Sunday Commentary: Board Misses Chance to Forge Consensus on GATE/AIM

Board President Alan Fernandes in July
Board President Alan Fernandes in July

On Thursday, Board President Alan Fernandes pitched the idea of forming a board subcommittee that might be able to hash out an agreement on AIM that could create a 5-0 consensus. However, three members of the board, all favoring reform to the AIM program, spoke out against the proposal and Board President Fernandes withdrew his proposal without a vote.

Each of them argued that this was a significant issue and that all five need to be involved in crafting the policy. As Susan Lovenburg put it, “I think you create an unnecessary tension when you ask two board members to represent five perspectives.”
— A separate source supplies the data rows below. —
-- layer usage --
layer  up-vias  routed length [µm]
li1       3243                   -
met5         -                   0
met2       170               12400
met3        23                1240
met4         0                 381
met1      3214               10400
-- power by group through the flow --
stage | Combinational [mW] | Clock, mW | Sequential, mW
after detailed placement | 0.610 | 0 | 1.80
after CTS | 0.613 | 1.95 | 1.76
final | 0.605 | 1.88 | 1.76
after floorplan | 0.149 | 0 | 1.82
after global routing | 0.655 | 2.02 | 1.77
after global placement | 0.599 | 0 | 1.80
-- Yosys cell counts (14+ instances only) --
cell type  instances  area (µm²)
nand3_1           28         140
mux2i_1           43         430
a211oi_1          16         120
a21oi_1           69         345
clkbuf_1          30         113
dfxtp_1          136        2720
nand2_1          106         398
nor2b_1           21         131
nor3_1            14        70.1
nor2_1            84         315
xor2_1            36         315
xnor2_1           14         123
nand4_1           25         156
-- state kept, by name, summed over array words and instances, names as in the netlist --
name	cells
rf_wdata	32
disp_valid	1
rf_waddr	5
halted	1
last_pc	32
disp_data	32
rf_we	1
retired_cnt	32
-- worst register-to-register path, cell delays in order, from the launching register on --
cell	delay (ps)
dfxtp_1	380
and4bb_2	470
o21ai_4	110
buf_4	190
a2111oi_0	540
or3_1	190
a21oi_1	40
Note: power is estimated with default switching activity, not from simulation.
[src/rtl/phys_free_list.sv]
// Free list for the physical register file: a circular FIFO of free register
// indices with up to two grants and two releases per cycle, plus a free bitmap.
module phys_free_list #(
    parameter int unsigned NUM_PHYS = 64,
    parameter int unsigned NUM_ARCH = 32,
    parameter int unsigned PW       = 6,
    parameter int unsigned DEPTH    = NUM_PHYS - NUM_ARCH
) (
    input  logic                         clk,
    input  logic                         rst,
    input  logic                         alloc_req_1,
    input  logic                         alloc_req_2,
    output logic                         alloc_gnt,
    output logic [PW-1:0]                alloc_p_1,
    output logic [PW-1:0]                alloc_p_2,
    output logic                         alloc_stall,
    input  logic                         rt_flag_1,
    input  logic [PW-1:0]                fp_i_1,
    input  logic                         rt_flag_2,
    input  logic [PW-1:0]                fp_i_2,
    output logic [$clog2(DEPTH+1)-1:0]   free_count,
    output logic                         err
);

    // Pointers wrap naturally because DEPTH is a power of two.
    localparam int unsigned AW = $clog2(DEPTH);
    localparam int unsigned CW = $clog2(DEPTH + 1);

    logic [PW-1:0]       r_fifo [DEPTH];
    logic [AW-1:0]       r_head;
    logic [AW-1:0]       r_tail;
    logic [CW-1:0]       r_count;
    logic [NUM_PHYS-1:0] r_free_bm;
    logic                r_err;

    logic [1:0]          w_n_req;
    logic [1:0]          w_n_gnt;
    logic [1:0]          w_n_rel;
    logic [AW-1:0]       w_head_p1;
    logic [AW-1:0]       w_tail_p1;
    logic [AW-1:0]       w_wr_idx_2;
    logic                w_gnt;
    logic                w_rel_ok_1;
    logic                w_rel_ok_2;
    logic                w_dup_2;
    logic                w_room_1;
    logic                w_room_2;
    logic                w_rel_err;
    logic [NUM_PHYS-1:0] w_free_bm_nxt;

    // Allocation side: purely from registered state and this cycle's requests.
    always_comb begin
        w_n_req   = {1'b0, alloc_req_1} + {1'b0, alloc_req_2};
        w_head_p1 = AW'(r_head + AW'(1));
        w_gnt     = (w_n_req != 2'd0) && (r_count >= CW'(w_n_req));
        w_n_gnt   = w_gnt ? w_n_req : 2'd0;
    end

    assign alloc_gnt   = w_gnt;
    assign alloc_stall = (w_n_req != 2'd0) && !w_gnt;
    assign alloc_p_1   = r_fifo[r_head];
    assign alloc_p_2   = alloc_req_1 ? r_fifo[w_head_p1] : r_fifo[r_head];

    // Release side: checks use pre-allocation count and bitmap, slot 1 first.
    always_comb begin
        w_room_1   = r_count < CW'(DEPTH);
        w_rel_ok_1 = rt_flag_1 && !r_free_bm[fp_i_1] && w_room_1;
        w_dup_2    = w_rel_ok_1 && (fp_i_1 == fp_i_2);
        w_room_2   = (r_count + CW'(w_rel_ok_1)) < CW'(DEPTH);
        w_rel_ok_2 = rt_flag_2 && !r_free_bm[fp_i_2] && !w_dup_2 && w_room_2;
        w_rel_err  = (rt_flag_1 && !w_rel_ok_1) || (rt_flag_2 && !w_rel_ok_2);
        w_n_rel    = {1'b0, w_rel_ok_1} + {1'b0, w_rel_ok_2};
        w_tail_p1  = AW'(r_tail + AW'(1));
        w_wr_idx_2 = w_rel_ok_1 ? w_tail_p1 : r_tail;
    end

    // Granted and released sets are disjoint: a granted register still reads free.
    always_comb begin
        w_free_bm_nxt = r_free_bm;
        if (w_gnt && alloc_req_1) begin
            w_free_bm_nxt[alloc_p_1] = 1'b0;
        end
        if (w_gnt && alloc_req_2) begin
            w_free_bm_nxt[alloc_p_2] = 1'b0;
        end
        if (w_rel_ok_1) begin
            w_free_bm_nxt[fp_i_1] = 1'b1;
        end
        if (w_rel_ok_2) begin
            w_free_bm_nxt[fp_i_2] = 1'b1;
        end
    end

    always_ff @(posedge clk) begin
        if (rst) begin
            for (int unsigned i = 0; i < DEPTH; i++) begin
                r_fifo[i] <= PW'(NUM_ARCH + i);
            end
            r_head    <= '0;
            r_tail    <= '0;
            r_count   <= CW'(DEPTH);
            r_free_bm <= {{DEPTH{1'b1}}, {NUM_ARCH{1'b0}}};
            r_err     <= 1'b0;
        end else begin
            if (w_rel_ok_1) begin
                r_fifo[r_tail] <= fp_i_1;
            end
            if (w_rel_ok_2) begin
                r_fifo[w_wr_idx_2] <= fp_i_2;
            end
            r_head    <= AW'(r_head + AW'(w_n_gnt));
            r_tail    <= AW'(r_tail + AW'(w_n_rel));
            r_count   <= CW'(r_count - CW'(w_n_gnt) + CW'(w_n_rel));
            r_free_bm <= w_free_bm_nxt;
            if (w_rel_err) begin
                r_err <= 1'b1;
            end
        end
    end

    assign free_count = r_count;
    assign err        = r_err;

endmodule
While the issue of GATE/AIM is one of the more contentious issues in the district, it is far from the only critical issue the board needs to grapple with. The administration, however, spent an inordinate amount of time this summer on that issue and that issue alone.

The problem I see is that the reformers clearly have three votes to change GATE/AIM. While Alan Fernandes joined Barbara Archer and Tom Adams in supporting Susan Lovenburg’s June 4, 2015, motion, it remains to be seen whether he will vote to support the changes that the administration recommends and the three board members agree to.

While Susan Lovenburg says she crafted the June 4 motion attempting to get a 5-0, it seems that the two sides are fairly far apart in terms of what they would agree to. Having spoken to numerous people, I do not believe the differences are insurmountable, but I do believe that a 3-2 or 4-1 vote does not put an end to this issue. It becomes “THE ISSUE” for November 2016.

From my perspective, that is not in the best interest of the district. The voters will be asked to support an extension of the parcel tax at some point. There are a lot of key issues that need to be addressed, but there will be a looming elephant in the room that is as polarizing as any issue the school district has seen.

From my perspective, the best alternative would have been to put Madhavi Sunder (the staunchest defender of self-contained GATE) in a room with one of the three strongest advocates for change. In my conversations with Ms. Sunder, I believe there are spaces for consensus and agreement.

By having a subcommittee, they can negotiate and hash out the details where they have common ground.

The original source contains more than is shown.